De nouveaux noms ont surgi, il est vrai, mais en quantité trop faible pour remplir les vides laissés, ou de calibre trop moyen pour tenir la place de ceux qui partaient. Dans cette vaste province de la littérature d’imagination que le romantisme avait couverte de ses châteaux et de ses palais, nous distinguons bien quelques édifices de date et de forme récentes, mais qu’ils sont clair-semés encore ! M. Gustave Flaubert s’est élevé une solide maison de campagne, de structure cossue comme une ferme de sa Normandie natale, et décorée intérieurement de tout ce que l’art des coloristes a jamais produit de plus fougueux, et notre ami Victor Cherbuliez une élégante villa pleine de curiosités et de raretés, où l’on voit se refléter, dans les glaces sans fin dont les murailles et les plafonds sont revêtus, toute sorte de formes féminines délicatement mystérieuses qui provoquent la divination psychologique du visiteur comme autant de sœurs des figures de Léonard de Vinci.
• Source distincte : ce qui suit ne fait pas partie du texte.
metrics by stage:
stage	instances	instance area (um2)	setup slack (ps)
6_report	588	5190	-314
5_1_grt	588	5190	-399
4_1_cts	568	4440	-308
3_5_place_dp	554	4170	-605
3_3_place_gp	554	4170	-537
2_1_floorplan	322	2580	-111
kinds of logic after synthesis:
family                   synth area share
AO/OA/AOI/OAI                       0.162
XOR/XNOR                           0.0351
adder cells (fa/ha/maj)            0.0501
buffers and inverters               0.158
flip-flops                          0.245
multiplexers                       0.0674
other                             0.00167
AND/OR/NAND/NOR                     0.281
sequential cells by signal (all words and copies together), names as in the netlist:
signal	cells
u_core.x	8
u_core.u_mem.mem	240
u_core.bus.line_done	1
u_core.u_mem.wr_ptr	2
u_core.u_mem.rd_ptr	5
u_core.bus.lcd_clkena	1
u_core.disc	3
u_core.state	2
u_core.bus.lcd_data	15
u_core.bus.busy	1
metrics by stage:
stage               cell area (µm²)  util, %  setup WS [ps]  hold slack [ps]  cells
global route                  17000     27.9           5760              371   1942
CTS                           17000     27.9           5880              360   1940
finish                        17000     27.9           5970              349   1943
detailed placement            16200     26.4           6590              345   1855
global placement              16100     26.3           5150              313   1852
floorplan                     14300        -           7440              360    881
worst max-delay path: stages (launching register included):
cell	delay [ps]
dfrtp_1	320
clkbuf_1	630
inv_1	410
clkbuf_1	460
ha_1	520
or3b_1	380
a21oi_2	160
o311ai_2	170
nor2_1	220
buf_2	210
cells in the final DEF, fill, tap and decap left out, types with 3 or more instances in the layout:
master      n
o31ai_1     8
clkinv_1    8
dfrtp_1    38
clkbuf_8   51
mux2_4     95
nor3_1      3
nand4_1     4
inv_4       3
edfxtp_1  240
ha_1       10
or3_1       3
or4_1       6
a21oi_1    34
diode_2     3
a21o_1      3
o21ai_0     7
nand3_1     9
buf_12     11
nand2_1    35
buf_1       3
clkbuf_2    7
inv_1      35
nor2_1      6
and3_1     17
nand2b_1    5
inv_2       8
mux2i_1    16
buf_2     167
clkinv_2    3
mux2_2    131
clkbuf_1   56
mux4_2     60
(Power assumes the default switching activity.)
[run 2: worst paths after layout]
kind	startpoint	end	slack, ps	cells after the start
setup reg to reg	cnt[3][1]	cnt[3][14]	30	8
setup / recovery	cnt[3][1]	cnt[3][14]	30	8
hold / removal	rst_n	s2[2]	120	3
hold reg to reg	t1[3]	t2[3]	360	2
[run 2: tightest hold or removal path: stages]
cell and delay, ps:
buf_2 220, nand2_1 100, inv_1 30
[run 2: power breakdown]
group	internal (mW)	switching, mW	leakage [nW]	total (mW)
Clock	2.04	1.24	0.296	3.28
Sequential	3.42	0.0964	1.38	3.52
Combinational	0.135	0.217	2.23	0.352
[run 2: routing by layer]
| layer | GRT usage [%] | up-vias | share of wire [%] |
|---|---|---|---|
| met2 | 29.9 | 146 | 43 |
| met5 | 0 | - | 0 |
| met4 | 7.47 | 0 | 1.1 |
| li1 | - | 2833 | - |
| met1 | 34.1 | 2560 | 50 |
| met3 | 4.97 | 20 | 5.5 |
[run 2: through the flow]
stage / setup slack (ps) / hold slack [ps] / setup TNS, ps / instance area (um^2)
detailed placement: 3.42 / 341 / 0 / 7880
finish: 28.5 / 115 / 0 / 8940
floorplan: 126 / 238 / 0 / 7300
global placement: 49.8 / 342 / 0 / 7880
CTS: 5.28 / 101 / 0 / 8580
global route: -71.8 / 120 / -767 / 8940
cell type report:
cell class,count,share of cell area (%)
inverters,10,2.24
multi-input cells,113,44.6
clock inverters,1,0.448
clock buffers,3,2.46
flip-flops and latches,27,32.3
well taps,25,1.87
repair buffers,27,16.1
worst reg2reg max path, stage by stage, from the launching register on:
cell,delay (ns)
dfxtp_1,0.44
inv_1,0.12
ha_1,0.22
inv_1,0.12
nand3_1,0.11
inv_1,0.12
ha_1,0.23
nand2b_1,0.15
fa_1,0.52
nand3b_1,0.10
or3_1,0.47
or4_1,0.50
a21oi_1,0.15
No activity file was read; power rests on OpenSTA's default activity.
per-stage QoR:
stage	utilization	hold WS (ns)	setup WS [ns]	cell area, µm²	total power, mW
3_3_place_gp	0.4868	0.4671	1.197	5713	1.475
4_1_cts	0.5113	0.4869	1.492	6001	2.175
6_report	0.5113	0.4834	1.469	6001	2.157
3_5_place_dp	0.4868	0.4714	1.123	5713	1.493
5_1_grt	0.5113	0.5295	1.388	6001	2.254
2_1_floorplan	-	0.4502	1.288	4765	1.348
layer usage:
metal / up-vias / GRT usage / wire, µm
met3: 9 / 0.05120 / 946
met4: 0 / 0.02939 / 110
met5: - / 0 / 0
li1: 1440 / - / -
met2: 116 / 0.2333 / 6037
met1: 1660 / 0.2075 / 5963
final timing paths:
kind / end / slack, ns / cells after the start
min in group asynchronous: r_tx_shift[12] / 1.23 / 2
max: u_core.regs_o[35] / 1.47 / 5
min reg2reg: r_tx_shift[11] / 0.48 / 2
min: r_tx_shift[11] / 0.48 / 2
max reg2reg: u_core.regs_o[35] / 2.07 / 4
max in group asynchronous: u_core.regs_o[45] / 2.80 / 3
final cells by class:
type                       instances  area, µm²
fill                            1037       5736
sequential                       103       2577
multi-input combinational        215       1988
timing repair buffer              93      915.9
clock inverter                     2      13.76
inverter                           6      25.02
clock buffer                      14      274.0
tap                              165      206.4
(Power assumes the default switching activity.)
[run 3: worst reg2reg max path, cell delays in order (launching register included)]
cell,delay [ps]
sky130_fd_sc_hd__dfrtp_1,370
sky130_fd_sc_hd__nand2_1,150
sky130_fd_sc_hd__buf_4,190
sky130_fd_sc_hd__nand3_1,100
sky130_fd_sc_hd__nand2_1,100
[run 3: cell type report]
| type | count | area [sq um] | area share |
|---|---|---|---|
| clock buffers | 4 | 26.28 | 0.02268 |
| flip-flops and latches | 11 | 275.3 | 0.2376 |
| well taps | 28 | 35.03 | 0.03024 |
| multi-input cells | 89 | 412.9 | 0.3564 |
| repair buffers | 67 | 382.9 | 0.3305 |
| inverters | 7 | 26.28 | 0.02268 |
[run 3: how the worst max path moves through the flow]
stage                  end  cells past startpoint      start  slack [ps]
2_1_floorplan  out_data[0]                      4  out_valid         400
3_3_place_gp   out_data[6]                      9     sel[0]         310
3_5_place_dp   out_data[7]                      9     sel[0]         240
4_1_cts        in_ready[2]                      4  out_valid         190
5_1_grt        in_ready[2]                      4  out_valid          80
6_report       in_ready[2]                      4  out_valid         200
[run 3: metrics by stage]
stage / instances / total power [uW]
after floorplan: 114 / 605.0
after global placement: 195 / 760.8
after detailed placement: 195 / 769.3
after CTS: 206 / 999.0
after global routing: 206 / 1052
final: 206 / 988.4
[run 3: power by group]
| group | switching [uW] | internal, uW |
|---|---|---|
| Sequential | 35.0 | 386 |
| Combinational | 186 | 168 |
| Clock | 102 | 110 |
Voici le charmant cottage de M. André Theuriet et le joli chalet de M. Gustave Droz, comblé de l’amusant fouillis des richesses de râtelier, pochades, croquis, charges comiques, dessins à la plume, ébauches, mignons pastels. Cette résidence fort habitable encore d’un voltairien du dernier siècle appartient à M. Edmond About, qui l’a fait restaurer avec adresse et meubler selon le goût nouveau des habitans des boulevards Malesherbes et Saint-Michel. Cette ravissante demeure abandonnée, tapissée de la base au faîte de lierre, de liserons, de chèvrefeuilles et de mousses, où le génie mélancolique des choses ruinées semble se consoler en compagnie du génie souriant de la nature éternellement jeune, est devenue la très enviable propriété d’Alphonse Daudet. Plus loin j’aperçois un vaste chantier que s’est adjugé M. Emile Zola, et où il s’est établi un hangar très fortement chevronné et charpenté. C’est tout, ou à peu près tout ; vous voyez combien de domaines restent encore en friche et combien de sites attendent la demeure qui devrait les couronner.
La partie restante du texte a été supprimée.